Pressemeldung Nr. 2463 vom

CDU/FDP-Schulgesetz ohne pädagogische Begründung - "Aufstiegschancen" zum Abi sinken

Die Landtagsgrünen sehen mit der heute (Freitag) in Hannover endenden Anhörung ihre Kritik am Schulgesetzentwurf von CDU und FDP bestätigt. Es sei deutlich geworden, dass die Regierungsfraktionen ihr...

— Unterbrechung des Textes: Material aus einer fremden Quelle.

--- src/rtl/dpram_port_out.sv ---
// Module: read-data output register of one port.
// Loads only when the port performed a read in the access cycle. It
// holds its value otherwise, both when the port is idle and when it wrote.
module dpram_port_out #(
    parameter int WIDTH = 16
) (
    input  logic             clk,
    input  logic             rst_n,
    input  logic             load_i,
    input  logic [WIDTH-1:0] data_i,
    output logic [WIDTH-1:0] q_o
);

    // Capture read data on a read, clear it on reset.
    always_ff @(posedge clk) begin
        if (!rst_n)
            q_o <= '0;
        else if (load_i)
            q_o <= data_i;
    end

endmodule
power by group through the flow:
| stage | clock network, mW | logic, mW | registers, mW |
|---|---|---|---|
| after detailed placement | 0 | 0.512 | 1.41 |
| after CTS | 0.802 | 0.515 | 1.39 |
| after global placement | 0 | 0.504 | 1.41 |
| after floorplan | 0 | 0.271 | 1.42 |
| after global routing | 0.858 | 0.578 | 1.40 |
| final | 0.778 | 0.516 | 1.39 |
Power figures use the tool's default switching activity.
## config.mk

```make
export PLATFORM = sky130hd
export DESIGN_NAME = updn_counter
export DESIGN_NICKNAME = d
export VERILOG_FILES = /design/src/rtl/updn_pkg.sv /design/src/rtl/updn_decode.sv /design/src/rtl/updn_next.sv /design/src/rtl/updn_tc.sv /design/src/rtl/updn_counter.sv
export SDC_FILE = /design/constraint.sdc
export NUM_CORES = 1
export LEC_CHECK = 0
export ABC_AREA = 1
export ABC_CLOCK_PERIOD_IN_PS = 2700
export BUFFER_PORTS_ARGS = -buffer_cell sky130_fd_sc_hd__buf_4
export CAP_MARGIN = 20
export CORE_ASPECT_RATIO = 1.2
export CORE_MARGIN = 5
export CORE_UTILIZATION = 45
export DETAILED_ROUTE_END_ITERATION = 7
export PLACE_DENSITY = 0.76
export SLEW_MARGIN = 20
export SYNTH_ARGS = -nofsm -noshare
export SYNTH_HDL_FRONTEND = slang
export SYNTH_SLANG_ARGS = --single-unit
```

## constraint.sdc

```tcl
create_clock -name clk_i -period 2.7 [get_ports clk_i]
set_input_delay 0.54 -clock clk_i [delete_from_list [all_inputs] [get_ports clk_i]]
set_output_delay 0.54 -clock clk_i [all_outputs]
set_load 0.05 [all_outputs]
```

## src/rtl/updn_pkg.sv

```systemverilog
package updn_pkg;
  typedef enum logic [1:0] {
    OP_HOLD = 2'd0,
    OP_UP   = 2'd1,
    OP_DOWN = 2'd2,
    OP_LOAD = 2'd3
  } cnt_op_e;
endpackage

```

## src/rtl/updn_decode.sv

```systemverilog
module updn_decode
  import updn_pkg::*;
(
  input  logic    load_ni,
  input  logic    cnt_en_ni,
  input  logic    chain_en_ni,
  input  logic    up_i,
  output cnt_op_e op_o
);
  always_comb begin
    if (!load_ni)                      op_o = OP_LOAD;
    else if (cnt_en_ni || chain_en_ni) op_o = OP_HOLD;
    else if (up_i)                     op_o = OP_UP;
    else                               op_o = OP_DOWN;
  end
endmodule

```

## src/rtl/updn_next.sv

```systemverilog
module updn_next
  import updn_pkg::*;
#(
  parameter int WIDTH = 8
) (
  input  cnt_op_e          op_i,
  input  logic [WIDTH-1:0] q_i,
  input  logic [WIDTH-1:0] d_i,
  output logic [WIDTH-1:0] q_next_o
);
  localparam logic [WIDTH-1:0] ONE = WIDTH'(1);

  always_comb begin
    unique case (op_i)
      OP_LOAD: q_next_o = d_i;
      OP_UP:   q_next_o = q_i + ONE;
      OP_DOWN: q_next_o = q_i - ONE;
      default: q_next_o = q_i;
    endcase
  end
endmodule

```

## src/rtl/updn_tc.sv

```systemverilog
module updn_tc #(
  parameter int WIDTH = 8
) (
  input  logic [WIDTH-1:0] q_i,
  input  logic             up_i,
  input  logic             chain_en_ni,
  output logic             tc_no
);
  logic [WIDTH-1:0] at_end;

  // each bit sits at its end value for the current direction
  for (genvar i = 0; i < WIDTH; i++) begin : g_bit
    assign at_end[i] = up_i ? q_i[i] : ~q_i[i];
  end

  assign tc_no = ~(~chain_en_ni & (&at_end));
endmodule

```

## src/rtl/updn_counter.sv

```systemverilog
module updn_counter
  import updn_pkg::*;
#(
  parameter int WIDTH = 8
) (
  input  logic             clk_i,
  input  logic             rst_ni,
  input  logic             load_ni,
  input  logic [WIDTH-1:0] data_i,
  input  logic             cnt_en_ni,
  input  logic             chain_en_ni,
  input  logic             up_i,
  output logic [WIDTH-1:0] count_o,
  output logic             tc_no
);
  cnt_op_e          op;
  logic [WIDTH-1:0] q_q, q_next;

  updn_decode u_decode (
    .load_ni    (load_ni),
    .cnt_en_ni  (cnt_en_ni),
    .chain_en_ni(chain_en_ni),
    .up_i       (up_i),
    .op_o       (op)
  );

  updn_next #(.WIDTH(WIDTH)) u_next (
    .op_i    (op),
    .q_i     (q_q),
    .d_i     (data_i),
    .q_next_o(q_next)
  );

  updn_tc #(.WIDTH(WIDTH)) u_tc (
    .q_i        (q_q),
    .up_i       (up_i),
    .chain_en_ni(chain_en_ni),
    .tc_no      (tc_no)
  );

  // reset is synchronous: no path into the register bypasses the clock
  always_ff @(posedge clk_i) begin
    if (!rst_ni) q_q <= '0;
    else         q_q <= q_next;
  end

  assign count_o = q_q;
endmodule

```

* After elaboration in Yosys (flattened, before gate mapping) *
Cells that the tools add are included.

word-level totals
  bits in registers = 8
  output and inout port bits = 9

operators by class
  muxes and demuxes = 12
  add/sub/neg operators = 2
  reductions and logical operators = 3
  bitwise operators = 11
  equality and inequality tests = 3

operators with widths
  kind                 count
  $pmux 8 s3           1
  $not 1->1            10
  $add 8x1->8 const B  1
  $mux 1               8
  $reduce_and 8->1     1
  $sub 8x1->8 const B  1
  $mux 2               3
  $eq 2x2->1 const B   2
  $reduce_bool 3->1    1
  $eq 2x1->1 const B   1
  $and 1x1->1          1
  $logic_or 1x1->1     1

* Longest topological paths before layout *
Gate-level depths: netlist of run 1.

  depth after elaboration = 5
  depth in mapped cells = 16
  gate-level depth less buffers = 15

* By module *
A second synthesis of run 1 with hierarchy kept.

unflattened totals
  cells, all modules = 166
  area, all modules = 952.2 sq um

by module, submodules not included
  module        instances  area an instance (sq um)  seq. area each (sq um)  cells each
  updn_next     1          616.8                     0.0                     118
  updn_counter  1          225.2                     160.2                   25
  updn_tc       1          85.1                      0.0                     17
  updn_decode   1          25.0                      0.0                     6

* Worst setup path after synthesis of run 1 *
No wires, ideal clock.

  kind = input to register
  from = in cnt_en_ni
  to = reg q_q[2] (netlist: count_o[2])
  path slack = 0.457 ns
  arrival time = 2.148 ns
  cell stages on the path = 12
  setup time = 0.095 ns
  cell sequence = inv_1 -> a31oi_1 -> ha_1 -> buf_6 -> nand2_1 -> inv_2 -> nor2_4 -> ha_1 -> a21o_1 -> a21oi_1 -> o21ai_0 -> a221oi_1

on the way
  cells in the longest elaborated chain, start to end = 5
  elaborated cells on any way between the ends = 8
  those cells by class = eq/ne (3); mux (3); reduce/logical (2)

RTL lines
  what                                                    line                text
  start, declared                                         updn_counter.sv:10  input logic cnt_en_ni,
  $logic_or 1x1->1 (*)                                    updn_decode.sv:12   else if (cnt_en_ni || chain_en_ni) op_o = OP_HOLD;
  $mux 2 (*)                                              updn_decode.sv:12
  $mux 2 (*)                                              updn_decode.sv:11   if (!load_ni) op_o = OP_LOAD;
  $eq 2x2->1 / $eq 2x1->1 (equally long branches)         updn_next.sv:14     unique case (op_i)
  $pmux 8 s3 / $reduce_bool 3->1 (equally long branches)  -
  end signal, assigned                                    updn_counter.sv:44  else q_q <= q_next;
  end, declared                                           updn_counter.sv:17  logic [WIDTH-1:0] q_q, q_next;

Every way passes the cells marked *; elsewhere a longest branch is shown, timed or not.
A chain may end at the register's enable or synchronous reset.

* Worst setup path after layout of run 1 *
  from = reg q_q[4] (netlist: count_o[4])
  to = out tc_no

on the way
  cells in the longest elaborated chain, start to end = 5

RTL lines
  what                  line                text
  $not 1->1             updn_tc.sv:13       assign at_end[i] = up_i ? q_i[i] : ~q_i[i];
  $mux 1 (*)            updn_tc.sv:13
  $reduce_and 8->1 (*)  updn_tc.sv:16       assign tc_no = ~(~chain_en_ni & (&at_end));
  $and 1x1->1 (*)       updn_tc.sv:16
  $not 1->1 (*)         updn_tc.sv:16
  end, declared         updn_counter.sv:14  output logic tc_no

Marked as above.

Die Landtagsgrünen sehen mit der heute (Freitag) in Hannover endenden Anhörung ihre Kritik am Schulgesetzentwurf von CDU und FDP bestätigt. Es sei deutlich geworden, dass die Regierungsfraktionen ihr Gesetz fachlich und pädagogisch nicht begründen könnten, sagte die schulpolitische Sprecherin Ina Korter. "Die Rückkehr zur Dreigliedrigkeit mit der frühen Trennung der Kinder nach Klasse 4 ist eine rein ideologische Richtungsentscheidung."
Besonders die von den Regierungsfraktionen immer wieder propagierte Durchlässigkeit des zukünftig streng getrennten Schulsystems wird von den Grünen genau wie von zahlreichen angehörten Verbänden bezweifelt.
"Die generelle Einführung des Abiturs nach 12 Jahren wird dazu führen, dass die Stundentafeln in der Sekundarstufe I des Gymnasiums so verdichtet werden müssen, dass RealschülerInnen der Wechsel zum Abitur erschwert wird", sagte Korter. Mit flexiblen Lösungen der individuellen Schulzeitverkürzung, wie sie die Grünen in einem Entschließungsantrag zur nächsten Plenarsitzung vorschlagen, sei dieses Problem zu umgehen.
Völlig unklar sei die Ausgestaltung des 10. Schuljahrgangs in seiner im Gesetzentwurf formulierten "Gelenkfunktion". Korter: "CDU und FDP haben nicht deutlich machen können, zu welchem Zeitpunkt, an welcher Schule welcher Abschluss zu erreichen sein wird."
Die Grünen erneuerten ihre Forderung, Gesamtschulen im Gesetz weiter als Regelschulen zu führen und sehen sich darin unter anderem vom Landeselternrat, dem LandesschülerInnenrat, DGB, GEW ,VBE und den kommunalen Spitzenverbänden unterstützt.
Nach wie vor plädierten die Grünen für eine möglichst lange gemeinsame Schulzeit mit individueller Förderung der unterschiedlichen Leistungspotentiale als angemessene Antwort auf die Schulstudien PISA und IGLU.